Guggenheim Museum, Bilbao
I duri e puri delle mostre, della qualità contro la quantità di informazioni e possibilità di fruizione, probabilmente, sono rimasti in pochi. E alla domanda “Se un visitatore non ha dimestichezza con il web e la tecnologia che può fare in un museo e cosa può il museo per lui?”, la risposta non solo appare un po’ scontata, ma anche un po’ antiquata: si possono sempre leggere le didascalie, sfogliare le pubblicazioni, i cataloghi. E, aggiungiamo noi, si può entrare in quel bookshop che per anni ha tenuto banco come attrattiva e che oggi è decisamente superato dagli hashtag e dai QR che si leggono con lo smartphone alle didascalie.

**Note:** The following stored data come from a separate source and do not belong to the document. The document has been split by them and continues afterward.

--- src/rtl/stack_cmd_pkg.sv ---
// Shared types and defaults for the LIFO stack command master.
// The op encoding matches the host-side cmd_op field.
package stack_cmd_pkg;

    localparam int DW_DEF    = 8;
    localparam int DEPTH_DEF = 256;

    typedef enum logic [1:0] {
        OP_NOP   = 2'b00,
        OP_PUSH  = 2'b01,
        OP_POP   = 2'b10,
        OP_FLUSH = 2'b11
    } op_e;

    typedef enum logic [2:0] {
        S_IDLE,
        S_ALIGN,
        S_PH0,
        S_PH1,
        S_CAPTURE,
        S_RESP,
        S_FLUSH
    } state_e;

    // Occupancy counter must hold 0..depth inclusive.
    function automatic int depth_w(input int depth);
        return $clog2(depth + 1);
    endfunction

endpackage

--- src/rtl/stack_phase_tracker.sv ---
// Mirror of the stack's internal step toggle. The stack clears its step whenever its
// reset is low, so the mirror follows stk_rst_n rather than the master reset.
module stack_phase_tracker (
    input  logic clk,
    input  logic stk_rst_n,
    output logic phase_nxt
);

    logic phase_q, phase_d;

    always_comb phase_d = stk_rst_n ? ~phase_q : 1'b0;

    always_ff @(posedge clk) phase_q <= phase_d;

    assign phase_nxt = phase_d;

endmodule

--- src/rtl/stack_cmd_master.sv ---
// Command front-end for the two-phase LIFO stack: one command in flight, strobes held
// for exactly one step-0/step-1 pair, occupancy tracked here to refuse over/underflow.
module stack_cmd_master
    import stack_cmd_pkg::*;
#(
    parameter  int DW        = DW_DEF,
    parameter  int DEPTH     = DEPTH_DEF,
    parameter  int FLUSH_CYC = 1,
    localparam int DEPTH_W   = depth_w(DEPTH)
) (
    input  logic               clk,
    input  logic               reset,
    input  logic               cmd_valid,
    output logic               cmd_ready,
    input  logic [1:0]         cmd_op,
    input  logic [DW-1:0]      cmd_data,
    output logic               rsp_valid,
    output logic [DW-1:0]      rsp_data,
    output logic               rsp_err,
    output logic               stk_push,
    output logic               stk_pop,
    output logic [DW-1:0]      stk_wdata,
    input  logic [DW-1:0]      stk_rdata,
    output logic               stk_rst_n,
    output logic [DEPTH_W-1:0] depth,
    output logic               full,
    output logic               empty
);

    localparam int FCW = (FLUSH_CYC > 1) ? $clog2(FLUSH_CYC) : 1;

    state_e             state_q, state_d;
    op_e                op_q, op_d;
    logic [DW-1:0]      data_q, data_d;
    logic [DW-1:0]      rsp_data_q, rsp_data_d;
    logic               rsp_err_q, rsp_err_d;
    logic [DEPTH_W-1:0] depth_q, depth_d;
    logic [FCW-1:0]     fcnt_q, fcnt_d;
    logic               push_q, push_d, pop_q, pop_d;
    logic               hs, phase_nxt;

    assign cmd_ready = (state_q == S_IDLE);
    assign hs        = cmd_valid & cmd_ready;
    assign full      = (depth_q == DEPTH_W'(DEPTH));
    assign empty     = (depth_q == '0);
    assign stk_rst_n = ~reset & (state_q != S_FLUSH);

    stack_phase_tracker u_phase (
        .clk       (clk),
        .stk_rst_n (stk_rst_n),
        .phase_nxt (phase_nxt)
    );

    always_ff @(posedge clk) begin
        if (reset) state_q <= S_IDLE;
        else       state_q <= state_d;
    end

    always_comb begin
        state_d = state_q;
        case (state_q)
            S_IDLE: begin
                if (hs) begin
                    if (cmd_op == OP_FLUSH)
                        state_d = S_FLUSH;
                    else if (cmd_op == OP_NOP || (cmd_op == OP_PUSH && full) ||
                             (cmd_op == OP_POP && empty))
                        state_d = S_RESP;
                    else
                        state_d = phase_nxt ? S_ALIGN : S_PH0;
                end
            end
            S_ALIGN:   state_d = S_PH0;
            S_PH0:     state_d = S_PH1;
            S_PH1:     state_d = (op_q == OP_POP) ? S_CAPTURE : S_RESP;
            S_CAPTURE: state_d = S_RESP;
            S_RESP:    state_d = S_IDLE;
            S_FLUSH:   if (fcnt_q == FCW'(FLUSH_CYC - 1)) state_d = S_RESP;
            default:   state_d = S_IDLE;
        endcase
    end

    always_comb begin
        op_d       = op_q;
        data_d     = data_q;
        rsp_data_d = rsp_data_q;
        rsp_err_d  = rsp_err_q;
        depth_d    = depth_q;
        fcnt_d     = '0;
        if (hs) begin
            op_d       = op_e'(cmd_op);
            data_d     = cmd_data;
            rsp_data_d = '0;
            rsp_err_d  = (cmd_op == OP_PUSH && full) || (cmd_op == OP_POP && empty);
        end
        case (state_q)
            S_PH1:     depth_d = (op_q == OP_PUSH) ? depth_q + 1'b1 : depth_q - 1'b1;
            S_CAPTURE: rsp_data_d = stk_rdata;
            S_FLUSH: begin
                fcnt_d  = fcnt_q + 1'b1;
                depth_d = '0;
            end
            default: ;
        endcase
        // Strobes are registered off the next state so they cover exactly PH0..PH1.
        push_d = (state_d == S_PH0 || state_d == S_PH1) && (op_d == OP_PUSH);
        pop_d  = (state_d == S_PH0 || state_d == S_PH1) && (op_d == OP_POP);
    end

    always_ff @(posedge clk) begin
        if (reset) begin
            op_q       <= OP_NOP;
            data_q     <= '0;
            rsp_data_q <= '0;
            rsp_err_q  <= 1'b0;
            depth_q    <= '0;
            fcnt_q     <= '0;
            push_q     <= 1'b0;
            pop_q      <= 1'b0;
        end else begin
            op_q       <= op_d;
            data_q     <= data_d;
            rsp_data_q <= rsp_data_d;
            rsp_err_q  <= rsp_err_d;
            depth_q    <= depth_d;
            fcnt_q     <= fcnt_d;
            push_q     <= push_d;
            pop_q      <= pop_d;
        end
    end

    // Reset mid-transfer must drop the strobe and response in the same cycle.
    assign stk_push  = push_q & ~reset;
    assign stk_pop   = pop_q & ~reset;
    assign rsp_valid = (state_q == S_RESP) & ~reset;
    assign stk_wdata = data_q;
    assign rsp_data  = rsp_data_q;
    assign rsp_err   = rsp_err_q;
    assign depth     = depth_q;

endmodule
--- config.mk ---
export PLATFORM = sky130hd
export DESIGN_NAME = stack_cmd_master
export DESIGN_NICKNAME = d
export VERILOG_FILES = /design/src/rtl/stack_cmd_pkg.sv /design/src/rtl/stack_phase_tracker.sv /design/src/rtl/stack_cmd_master.sv
export SDC_FILE = /design/constraint.sdc
export NUM_CORES = 1
export LEC_CHECK = 0
export CAP_MARGIN = 20
export CORE_UTILIZATION = 40
export CTS_BUF_LIST = sky130_fd_sc_hd__clkbuf_2 sky130_fd_sc_hd__clkbuf_4 sky130_fd_sc_hd__clkbuf_8
export DETAILED_ROUTE_END_ITERATION = 6
export GPL_TIMING_DRIVEN = 1
export HOLD_SLACK_MARGIN = 0.15
export PLACE_DENSITY_LB_ADDON = 0.08
export SETUP_SLACK_MARGIN = 0.2
export SLEW_MARGIN = 10
export SYNTH_ARGS = -nofsm -noshare
export SYNTH_HDL_FRONTEND = slang
export SYNTH_SLANG_ARGS = --single-unit
--- constraint.sdc ---
create_clock -name clk -period 3.8 [get_ports clk]
set_input_delay 0.57 -clock clk [delete_from_list [all_inputs] [get_ports clk]]
set_output_delay 0.57 -clock clk [all_outputs]
set_load 0.02 [all_outputs]
==> impl_metrics.py, run 1 <==
metrics = {
    "status": {
        "status": "complete, no violations",
    },
    "clock_network": {
        "cts_tree": "built",
        "hold_buffers": 0,
        "clockBufferDepth": 2,
        "clk_pin_slew_ps": 60,
        "cts.sinks": 35,
        "cts_max_level": 2,
        "clk_latency_ps": 290,
        "cts_setup_buffers": 0,
        "cts_root_buf": "clkbuf_8",
        "cts_buffers": 5,
        "cts_resized": 0,
    },
    "synthesis": {
        "synth_top_cell_by_area": "dfxtp_1",
        "synthArstFlopShare_pct": 0,
        "ys_warn_count": 0,
        "synth_top_area_share_pct": 37.0,
        "synth_cells": 234,
        "ys_seq_area_share_pct": 37.0,
        "ys.flop_type": "dfxtp_1",
        "synth.area.top_cells": "dfxtp_1 (37%), nand2_1 (8.3%), a21oi_1 (7.4%)",
        "synth_edf_count": 0,
        "ys_types": 45,
        "syn-num-nets": 263,
        "ys_ff_latch": 35,
        "syn_area_per_cell_um2": 8.10,
        "synth_area_um2": 1900,
    },
    "setup_path": {
        "critical_path_arrival_ps": 2220,
        "startpoint_type": "input port",
        "required_ps": 3230,
        "cp_max_fo": 16,
        "crit_type": "in -> out",
        "critPathCaptureType": "primary output",
    },
    "die": {
        "die_y_um": 70.8,
        "die-area_um2": 5020,
        "die_w_um": 70.8,
        "coreArea_um2": 4440,
        "start_util_pct": 42.7,
        "io_pins": 54,
        "row_count": 24,
    },
    "route": {
        "drt-vias-per-instance": 5.23,
        "drt_pass1_iterations": 6,
        "routedWlPerCell_um": 12.8,
        "totalWireLength_um": 4290,
        "drtAntennaViolNets": 0,
        "vias": 1758,
        "drt_iter0_markers": 131,
        "drc": 0,
    },
    "sta": {
        "finalSetupTns_ps": 0,
        "tightest_slew_ps": 764,
        "fin_crit_sh_pct": 73.3,
        "clock.fmax_ghz": 0.359,
        "slew_violations": 0,
        "finClkSkew_ps": 3.23,
        "min_period_ps": 2790,
        "maxSlewHeadroom_pct": 49.0,
        "setup_slack_ps": 1010,
        "finalHoldViolations": 0,
        "rsz0062_at_grt": "no",
        "setup_viol_count_final": 0,
    },
    "cells_and_area": {
        "utilization_pct": 57.4,
        "diodes": 0,
        "drive_above_1_share_pct": 9.51,
        "synthToLayoutAreaGrowth_pct": 34.5,
        "fin_nets": 312,
    },
    "global_route": {
        "antenna_found_initial": 0,
        "first_global_vias": 1544,
        "grt_first_pass_wirelength_um": 7160,
        "grt_overflow": 0,
        "grt_max_degree": 24,
        "gr-usage-all-layers_pct": 18.3,
    },
    "placement": {
        "numPortBuffers": 53,
        "dp_hpwl_um": 3080,
        "pre_cts_slack_ps": 983,
        "gp_congestion": 0.844,
    },
    "power": {
        "power_density_nw_per_um2": 645,
        "p_leak_uw": 0.000960,
        "ir_drop_v": 0.000313,
        "finalPower_uw": 1640,
    },
    "run": {
        "timing.max_cap.violations": 0,
    },
    "worst_hold_path": {
        "hold_path_class": "reg -> reg",
    },
}
logic make-up (layout without fill, tap and decap cells):
logic type	count (synthesis)	count (layout)	share of synthesized area, %
flops	35	35	37.0
mux	1	1	0.528
xor+xnor	6	6	2.77
simple gates	104	104	29.4
buf+inv	20	70	4.36
fa+ha+maj	8	8	5.68
compound gates	60	60	20.3
synthesized netlist by cell type, types with 2 or more instances:
library cell,number
o21ai_1,3
nand3b_1,2
nor3_2,3
a22oi_1,3
nor3_1,3
a21oi_1,28
a21oi_2,3
nand3_1,14
nand2b_1,7
nor2b_4,2
nor2b_1,5
o21ai_0,7
a31oi_1,2
a211oi_1,2
ha_1,7
inv_1,7
buf_2,3
nand2_1,42
nor4_4,2
or3_1,2
xnor2_1,4
clkbuf_1,8
xor2_1,2
dfxtp_1,35
nor2_1,16
o31ai_1,3
power breakdown:
group	total [uW]	leakage [uW]	switching [uW]	internal [uW]
logic	795	0.000620	438	357
clock network	303	0.0000549	130	172
registers	546	0.000285	109	437
metal layers:
layer  global-route usage, %  share of wire, %  vias to the layer above
li1                        -                 -                      908
met1                    25.8                50                      795
met2                    26.8                43                       48
met3                    5.41               5.6                        7
met4                    6.00               1.4                        0
met5                       0                 0                        -
worst max-delay path, cell delays in order:
cell and delay [ps]:
clkdlybuf4s50_1 710, nor3_1 290, clkdlybuf4s50_1 640
layout make-up:
cell class,count,area [um^2]
Inverter,8,30.0
Tap cell,52,65.1
Clock buffer,8,104
Sequential cell,35,701
Timing Repair Buffer,54,538
Fill cell,454,1890
Multi-Input combinational cell,179,1110
worst paths after layout:
kind                        startpoint                         to  slack [ps]  depth (start not counted)
max reg2reg         op_q[1]$_SDFF_PP0_      depth[8]$_SDFFE_PP0P_        1390                          9
min          stk_wdata[0]$_SDFFE_PP0P_  stk_wdata[0]$_SDFFE_PP0P_         460                          2
max                              reset                  rsp_valid        1010                          3
min reg2reg  stk_wdata[0]$_SDFFE_PP0P_  stk_wdata[0]$_SDFFE_PP0P_         460                          2
state kept, by name, summed over array words and instances (netlist names):
| signal | cells |
|---|---|
| state_q | 3 |
| push_q | 1 |
| fcnt_q | 1 |
| pop_q | 1 |
| rsp_data | 8 |
| rsp_err | 1 |
| op_q | 2 |
| u_phase.phase_q | 1 |
| depth | 9 |
| stk_wdata | 8 |
layout by cell type, fill, tap and decap left out, drive strengths merged:
cell type and count:
a22oi 3, a21oi 31, xnor2 4, nor2b 7, mux2i 1, dfxtp 35
a32oi 1, buf 1, o21bai 1, and2 1, nand2b 7, xor2 2
o31ai 4, clkdlybuf4s50 53, a21o 1, a221oi 1, nor2 16, o21a 1
ha 7, clkbuf 8, o31a 1, a211oi 3, a211o 1, fa 1
a31oi 2, inv 8, nor3 6, o21ai 10, nand2 43, nand3 15
nand3b 3, or3 3, nor4 3
metrics by stage:
step / std cells / hold slack [ps] / cell area [um^2]
after floorplan: 234 / 412 / 1900
after global placement: 328 / 439 / 2450
after detailed placement: 328 / 442 / 2450
after CTS: 336 / 459 / 2550
after global routing: 336 / 480 / 2550
final: 336 / 457 / 2550
Power figures use the tool's default switching activity.
==> run 2: changes to the inputs <==
Clock period 3.8 ns to 2.7 ns, I/O delays scaled along.
==> run 2 against run 1 <==
  * Via count up 0.51%
  * Global-route usage rose by 0.96 points
  * Wire length grew 3.9%
  * Clock skew rose by 5.2 ps
  * Core utilization grew 0.37 points
==> impl_metrics.py, run 2 (same netlist as run 1, synthesis figures left out) <==
metrics = {
    "status": {
        "status": "complete, no violations",
    },
    "setup_path": {
        "reg2reg_depth": 8,
        "crit_path_max_incr_delay_ps": 610,
        "crit_family": "simple AND/OR/NAND/NOR gates",
        "timing.rr.start": "depth[0]$_SDFFE_PP0P_",
        "startpoint_type": "flop",
        "crit_type": "reg -> out",
        "cp_cell_sequence": "nor4_4 -> nand2_2 -> nor2_1 -> clkdlybuf4s50_1",
        "crit_start": "depth[4]$_SDFFE_PP0P_",
        "cp_max_fo": 4,
        "required_ps": 2300,
        "crit_path_top_delay_cell": "clkdlybuf4s50_1",
        "crit_buf_inv": 1,
        "critPathCaptureType": "primary output",
        "critical_path_arrival_ps": 1890,
        "r2r_slack_ps": 500,
        "r2r_end": "depth[8]$_SDFFE_PP0P_",
    },
    "run": {
        "timing.max_cap.violations": 0,
    },
    "clock_network": {
        "cts_setup_buffers": 0,
        "cts_root_buf": "clkbuf_8",
        "clockBufferDepth": 2,
        "cts_tree": "built",
        "clk_pin_slew_ps": 80,
        "clk_latency_ps": 290,
        "cts_buffers": 5,
        "cts.sinks": 35,
        "cts_max_level": 2,
    },
    "power": {
        "power_frac_clock_pct": 16.5,
        "sw_frac_of_total_pct": 43.0,
        "power_density_nw_per_um2": 902,
        "p_leak_uw": 0.000964,
        "intPower_uw": 1320,
        "ir_drop_v": 0.000462,
        "power_frac_seq_pct": 32.8,
        "p_switching_uw": 994,
        "comb_power_share_pct": 50.6,
    },
    "sta": {
        "fin_crit_sh_pct": 85.1,
        "min_period_ps": 2300,
        "rsz0062_at_grt": "no",
        "finalHoldViolations": 0,
        "setup_viol_count_final": 0,
        "clock.fmax_ghz": 0.435,
        "slew_violations": 0,
        "maxSlewHeadroom_pct": 63.8,
        "tightest_slew_ps": 542,
        "finalSetupTns_ps": 0,
        "finClkSkew_ps": 8.41,
    },
    "route": {
        "drt_pass1_iterations": 7,
        "drtAntennaViolNets": 0,
        "totalWireLength_um": 4460,
        "drt_iter0_markers": 106,
        "vias": 1767,
        "routedWlPerCell_um": 13.1,
        "drt-vias-per-instance": 5.20,
        "drc": 0,
    },
    "global_route": {
        "grt_overflow": 0,
        "gr-usage-all-layers_pct": 19.3,
        "first_global_vias": 1613,
        "grt_first_pass_wirelength_um": 7560,
        "grt_max_degree": 24,
        "antenna_found_initial": 0,
    },
    "cells_and_area": {
        "drive_above_1_share_pct": 11.1,
        "synthToLayoutAreaGrowth_pct": 35.4,
        "fin_area_um2": 2570,
        "largest_reg_flops": 9,
        "layout_common_cells": "clkdlybuf4s50_1 (53), nand2_1 (42), dfxtp_1 (34)",
        "fillCellCount": 414,
        "fin_nets": 316,
        "layout_commonest_cell": "clkdlybuf4s50_1",
        "multiInputGateArea_um2": 1110,
        "seq_area_um2": 702,
        "diodes": 0,
    },
    "die": {
        "coreArea_um2": 4440,
        "die_y_um": 70.8,
        "start_util_pct": 42.7,
        "die_w_um": 70.8,
        "row_count": 24,
        "die-area_um2": 5020,
        "io_pins": 54,
    },
    "placement": {
        "dp_hpwl_um": 3190,
        "gp_congestion": 0.836,
        "dpl_cell_area_um2": 2480,
        "numPortBuffers": 53,
    },
    "worst_hold_path": {
        "worstHoldStart": "fcnt_q$_SDFF_PP0_",
        "hold_path_class": "reg -> reg",
        "hold_path_depth": 1,
        "hold_end": "fcnt_q$_SDFF_PP0_",
    },
}
[run 2: cell types whose count changed in the layout (fill, tap and decap cells not counted), sizes merged]
cell | previous run | this run
clkinvlp | 0 | 2
clkbuf | 8 | 5
buf | 1 | 5
clkinv | 0 | 1
[run 2: how the worst max path moves through the flow]
stage | end | cells past startpoint
after CTS | rsp_valid | 3
after global placement | rsp_valid | 3
after detailed placement | depth[8]$_SDFFE_PP0P_ | 8
after global routing | depth[8]$_SDFFE_PP0P_ | 8
final | empty | 4
after floorplan | depth[8]$_SDFFE_PP0P_ | 8
[run 2: power groups by stage]
stage / Sequential [uW] / Clock, uW / Combinational [uW]
after floorplan: 786 / 0 / 777
after global placement: 767 / 0 / 1170
after detailed placement: 769 / 0 / 1170
after CTS: 758 / 395 / 1180
after global routing: 778 / 421 / 1300
final: 760 / 382 / 1170
[run 2: final cells by class]
type,instances,share of cell area (%)
clock buffers,5,2.68
flip-flops and latches,35,27.4
well taps,52,2.54
multi-input cells,179,43.3
clock inverters,3,0.780
repair buffers,58,22.1
inverters,8,1.17
[run 2: per-stage QoR]
| step | utilization, % | total power [uW] | setup slack, ps | instances | hold WS, ps |
|---|---|---|---|---|---|
| finish | 57.7 | 2310 | 403 | 340 | 444 |
| global route | 57.7 | 2490 | 223 | 340 | 474 |
| CTS | 57.7 | 2330 | 317 | 340 | 447 |
| detailed placement | 55.7 | 1940 | 491 | 332 | 439 |
| global placement | 55.7 | 1940 | 515 | 332 | 434 |
| floorplan | - | 1560 | 530 | 234 | 412 |
[run 2: metal layers]
| layer | track usage (%) | wire length [um] | up-vias |
|---|---|---|---|
| li1 | - | - | 919 |
| met3 | 4.99 | 259 | 5 |
| met4 | 7.33 | 62 | 0 |
| met1 | 26.7 | 2220 | 794 |
| met5 | 0 | 0 | - |
| met2 | 28.8 | 1910 | 49 |
[run 2: timing repair]
item	CTS	global route
gates resized for setup	0	1
setup endpoints to repair	0	1
hold buffers	0	0
==> run 3: changes to the inputs <==
Settings changed: GPL_TIMING_DRIVEN 1 to 0, RECOVER_POWER from default to 100.
==> run 3 against run 2 <==
  * Wire length decreased by 2.9%
  * First-iteration DRC count decreased by 22%
  * Largest cell class unchanged
  * Combinational power about the same
  * The run now ends with design-rule violations left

#MuseumWeek, #MuseumSelfie, #FrankLloydWrightFriday (che ogni venerdì pubblica una foto realizzata dal buon occhio di qualche visitatore intorno all’architettura e che ha battuto ogni record con un’immagine da quasi 12mila like) o ancora il #MusEmoji Day, ovvero come le icone dei social ricordano gli elementi strutturali dell’edificio, sono solo alcune delle iniziative virtuali che il museo offre al suo pubblico. Vi sembra tutta fuffa? Peccato che anche in questo caso i numeri smentiscano: su Instagram i followers del Guggenheim raggiungeranno presto il milione (e attualmente su questa app il museo è il più seguito al mondo, sbaragliando la concorrenza serrata di altre fantastiche istituzioni della Grande Mela, dal MoMA al Metropolitan passando per il Whitney, potenza di fuoco specialmente dopo il trasloco che però raggiunge solo i 383mila seguaci attuali, così come il New Museum. 
#FrankLloydWrightFriday
A tutto si devono aggiungere le collaborazioni con Google Art Project, di certo un altro canale non indifferente e non poco selettivo nei confronti dei “clienti”, che in questo caso non solo ha permesso la visualizzazione in alta risoluzione delle opere della collezione, ma anche il celeberrimo tour a 360 gradi. 
E allora, cosa può un museo “normale” contro tutto questo successo? Tanto per cominciare, forse, prendere uno spunto fortissimo e rafforzare il suo organico non tanto in fatto di press office, segretariato, guardianìa o simili “vecchiezze”: il museo deve essere diffuso. E stavolta non parliamo di geografie fisiche, ma di luoghi mentali dove un logo può visualizzare un’immagine mentale e determinare una tappa in un viaggio, un sogno, o un ricordo ingombrante. Come farlo? «La questione temporale, per una buona strategia di marketing, non è secondaria, ma varia da un’istituzione ad un’altra: c’è chi “comunica” in pochi secondi, altri pianificano. Dipende dalle situazione, e dipende dal “come” lo si fa». Un valore imprescindibile anche se si pensa al “pubblico” che in Italia ancora tiene banco, e spesso non mastica digitale. Ma l’importante, come ricorda Miller, è avere ben chiari gli obiettivi, tra cui rientra capire perfettamente la motivazione che porta un visitatore a sganciare 8, 10, 12 o 18 euro per un biglietto. Dettata anche, ora come non mai, da uno “status-social”più che symbol.